++++ Records to process ++++

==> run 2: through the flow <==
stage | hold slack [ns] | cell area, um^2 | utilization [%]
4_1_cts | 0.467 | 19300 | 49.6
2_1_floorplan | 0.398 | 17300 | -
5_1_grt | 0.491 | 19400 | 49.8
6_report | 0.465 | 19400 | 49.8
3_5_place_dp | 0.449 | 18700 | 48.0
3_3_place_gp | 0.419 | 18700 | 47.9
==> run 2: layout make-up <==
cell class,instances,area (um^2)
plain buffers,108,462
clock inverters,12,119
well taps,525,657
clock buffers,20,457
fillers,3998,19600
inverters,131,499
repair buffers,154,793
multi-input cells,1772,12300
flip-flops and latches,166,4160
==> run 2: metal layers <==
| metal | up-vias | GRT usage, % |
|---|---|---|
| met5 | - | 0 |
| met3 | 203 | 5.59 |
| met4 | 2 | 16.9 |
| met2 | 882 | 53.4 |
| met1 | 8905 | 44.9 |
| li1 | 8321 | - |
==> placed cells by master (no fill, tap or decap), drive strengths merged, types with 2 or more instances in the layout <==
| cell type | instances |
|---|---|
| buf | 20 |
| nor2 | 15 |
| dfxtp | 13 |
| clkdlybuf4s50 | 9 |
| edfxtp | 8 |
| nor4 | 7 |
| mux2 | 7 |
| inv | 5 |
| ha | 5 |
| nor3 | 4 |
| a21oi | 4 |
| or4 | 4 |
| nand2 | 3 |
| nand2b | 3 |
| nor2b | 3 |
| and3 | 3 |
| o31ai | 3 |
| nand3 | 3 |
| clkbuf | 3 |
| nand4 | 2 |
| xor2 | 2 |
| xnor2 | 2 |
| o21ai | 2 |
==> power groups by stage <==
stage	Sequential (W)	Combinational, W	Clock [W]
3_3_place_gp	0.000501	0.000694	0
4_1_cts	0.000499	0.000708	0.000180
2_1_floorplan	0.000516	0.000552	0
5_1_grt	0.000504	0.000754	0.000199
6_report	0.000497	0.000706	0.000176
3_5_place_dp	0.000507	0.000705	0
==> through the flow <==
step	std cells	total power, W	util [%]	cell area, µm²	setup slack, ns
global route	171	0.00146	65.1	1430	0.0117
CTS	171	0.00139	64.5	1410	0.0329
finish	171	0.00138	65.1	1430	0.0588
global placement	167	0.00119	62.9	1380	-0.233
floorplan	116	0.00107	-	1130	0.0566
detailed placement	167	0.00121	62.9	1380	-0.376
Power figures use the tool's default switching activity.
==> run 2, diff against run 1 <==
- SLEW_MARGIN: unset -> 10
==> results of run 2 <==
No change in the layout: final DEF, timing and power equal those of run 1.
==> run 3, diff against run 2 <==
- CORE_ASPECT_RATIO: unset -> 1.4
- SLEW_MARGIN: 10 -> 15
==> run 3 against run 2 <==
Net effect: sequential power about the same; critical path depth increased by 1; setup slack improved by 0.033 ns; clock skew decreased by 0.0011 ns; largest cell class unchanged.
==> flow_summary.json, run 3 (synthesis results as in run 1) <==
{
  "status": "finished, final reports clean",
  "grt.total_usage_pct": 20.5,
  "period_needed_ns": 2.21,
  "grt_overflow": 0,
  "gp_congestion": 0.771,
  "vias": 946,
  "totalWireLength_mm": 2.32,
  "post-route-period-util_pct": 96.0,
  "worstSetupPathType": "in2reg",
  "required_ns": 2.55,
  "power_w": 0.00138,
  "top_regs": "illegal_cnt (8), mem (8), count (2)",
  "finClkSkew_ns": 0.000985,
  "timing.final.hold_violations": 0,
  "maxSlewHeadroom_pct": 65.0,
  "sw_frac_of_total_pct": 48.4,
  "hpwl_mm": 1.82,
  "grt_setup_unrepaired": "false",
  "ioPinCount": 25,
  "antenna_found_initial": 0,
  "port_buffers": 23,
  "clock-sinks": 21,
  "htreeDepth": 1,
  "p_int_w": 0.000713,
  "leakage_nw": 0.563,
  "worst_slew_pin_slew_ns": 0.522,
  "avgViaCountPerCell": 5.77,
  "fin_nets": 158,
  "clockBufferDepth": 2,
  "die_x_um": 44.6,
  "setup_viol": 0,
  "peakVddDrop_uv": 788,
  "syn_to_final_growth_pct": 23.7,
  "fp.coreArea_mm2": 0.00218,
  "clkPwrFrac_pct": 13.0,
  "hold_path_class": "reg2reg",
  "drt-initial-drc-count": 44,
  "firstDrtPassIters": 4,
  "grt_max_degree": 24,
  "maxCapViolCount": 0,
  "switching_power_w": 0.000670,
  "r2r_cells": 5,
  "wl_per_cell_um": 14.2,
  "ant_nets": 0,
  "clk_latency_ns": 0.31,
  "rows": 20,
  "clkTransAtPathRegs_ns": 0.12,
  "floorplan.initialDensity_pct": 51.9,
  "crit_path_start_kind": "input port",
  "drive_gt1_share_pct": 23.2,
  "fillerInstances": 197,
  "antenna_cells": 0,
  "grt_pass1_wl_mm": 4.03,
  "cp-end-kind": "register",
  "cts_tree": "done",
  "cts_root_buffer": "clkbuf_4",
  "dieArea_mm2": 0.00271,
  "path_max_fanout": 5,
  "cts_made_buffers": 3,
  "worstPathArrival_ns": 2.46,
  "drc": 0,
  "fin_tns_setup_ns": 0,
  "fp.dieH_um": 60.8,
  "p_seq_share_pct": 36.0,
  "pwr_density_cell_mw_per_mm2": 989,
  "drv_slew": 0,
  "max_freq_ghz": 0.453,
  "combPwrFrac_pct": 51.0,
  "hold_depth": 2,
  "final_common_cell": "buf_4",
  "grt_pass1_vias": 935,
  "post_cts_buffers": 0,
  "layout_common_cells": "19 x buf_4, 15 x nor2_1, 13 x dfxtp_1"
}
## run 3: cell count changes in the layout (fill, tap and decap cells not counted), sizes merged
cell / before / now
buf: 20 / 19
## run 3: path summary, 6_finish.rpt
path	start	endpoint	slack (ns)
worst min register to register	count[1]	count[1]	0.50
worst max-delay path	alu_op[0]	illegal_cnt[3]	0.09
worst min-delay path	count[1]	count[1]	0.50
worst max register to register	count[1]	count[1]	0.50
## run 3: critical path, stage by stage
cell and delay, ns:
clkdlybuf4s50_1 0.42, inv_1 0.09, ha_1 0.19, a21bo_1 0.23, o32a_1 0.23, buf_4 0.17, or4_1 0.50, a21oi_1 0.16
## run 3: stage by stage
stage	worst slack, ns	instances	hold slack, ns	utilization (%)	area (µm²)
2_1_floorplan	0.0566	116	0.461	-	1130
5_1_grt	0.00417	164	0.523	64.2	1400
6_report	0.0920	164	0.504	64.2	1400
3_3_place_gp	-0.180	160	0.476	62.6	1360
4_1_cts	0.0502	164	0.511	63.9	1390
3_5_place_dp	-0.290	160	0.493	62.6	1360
<file path="config.mk">
export PLATFORM = sky130hd
export DESIGN_NAME = exec_sequencer
export DESIGN_NICKNAME = d
export VERILOG_FILES = /design/src/rtl/exec_seq_pkg.sv /design/src/rtl/tick_divider.sv /design/src/rtl/exec_sequencer.sv
export SDC_FILE = /design/constraint.sdc
export NUM_CORES = 1
export LEC_CHECK = 0
export CAP_MARGIN = 20
export CELL_PAD_IN_SITES_DETAIL_PLACEMENT = 2
export CELL_PAD_IN_SITES_GLOBAL_PLACEMENT = 2
export CORE_MARGIN = 5
export CORE_UTILIZATION = 36
export DETAILED_ROUTE_END_ITERATION = 8
export HOLD_SLACK_MARGIN = 0.08
export PLACE_DENSITY = 0.91
export SYNTH_ARGS = -nofsm -noshare
export SYNTH_HDL_FRONTEND = slang
export SYNTH_SLANG_ARGS = --single-unit
</file>
<file path="constraint.sdc">
create_clock -name CLOCK_50M -period 1.8 [get_ports CLOCK_50M]
set_input_delay 0.27 -clock CLOCK_50M [delete_from_list [all_inputs] [get_ports CLOCK_50M]]
set_output_delay 0.27 -clock CLOCK_50M [all_outputs]
set_load 0.01 [all_outputs]
</file>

++++

Exercise aim: Pull out all lines in the data above that include "diff".

Result of this task:
==> run 2, diff against run 1 <==
==> run 3, diff against run 2 <==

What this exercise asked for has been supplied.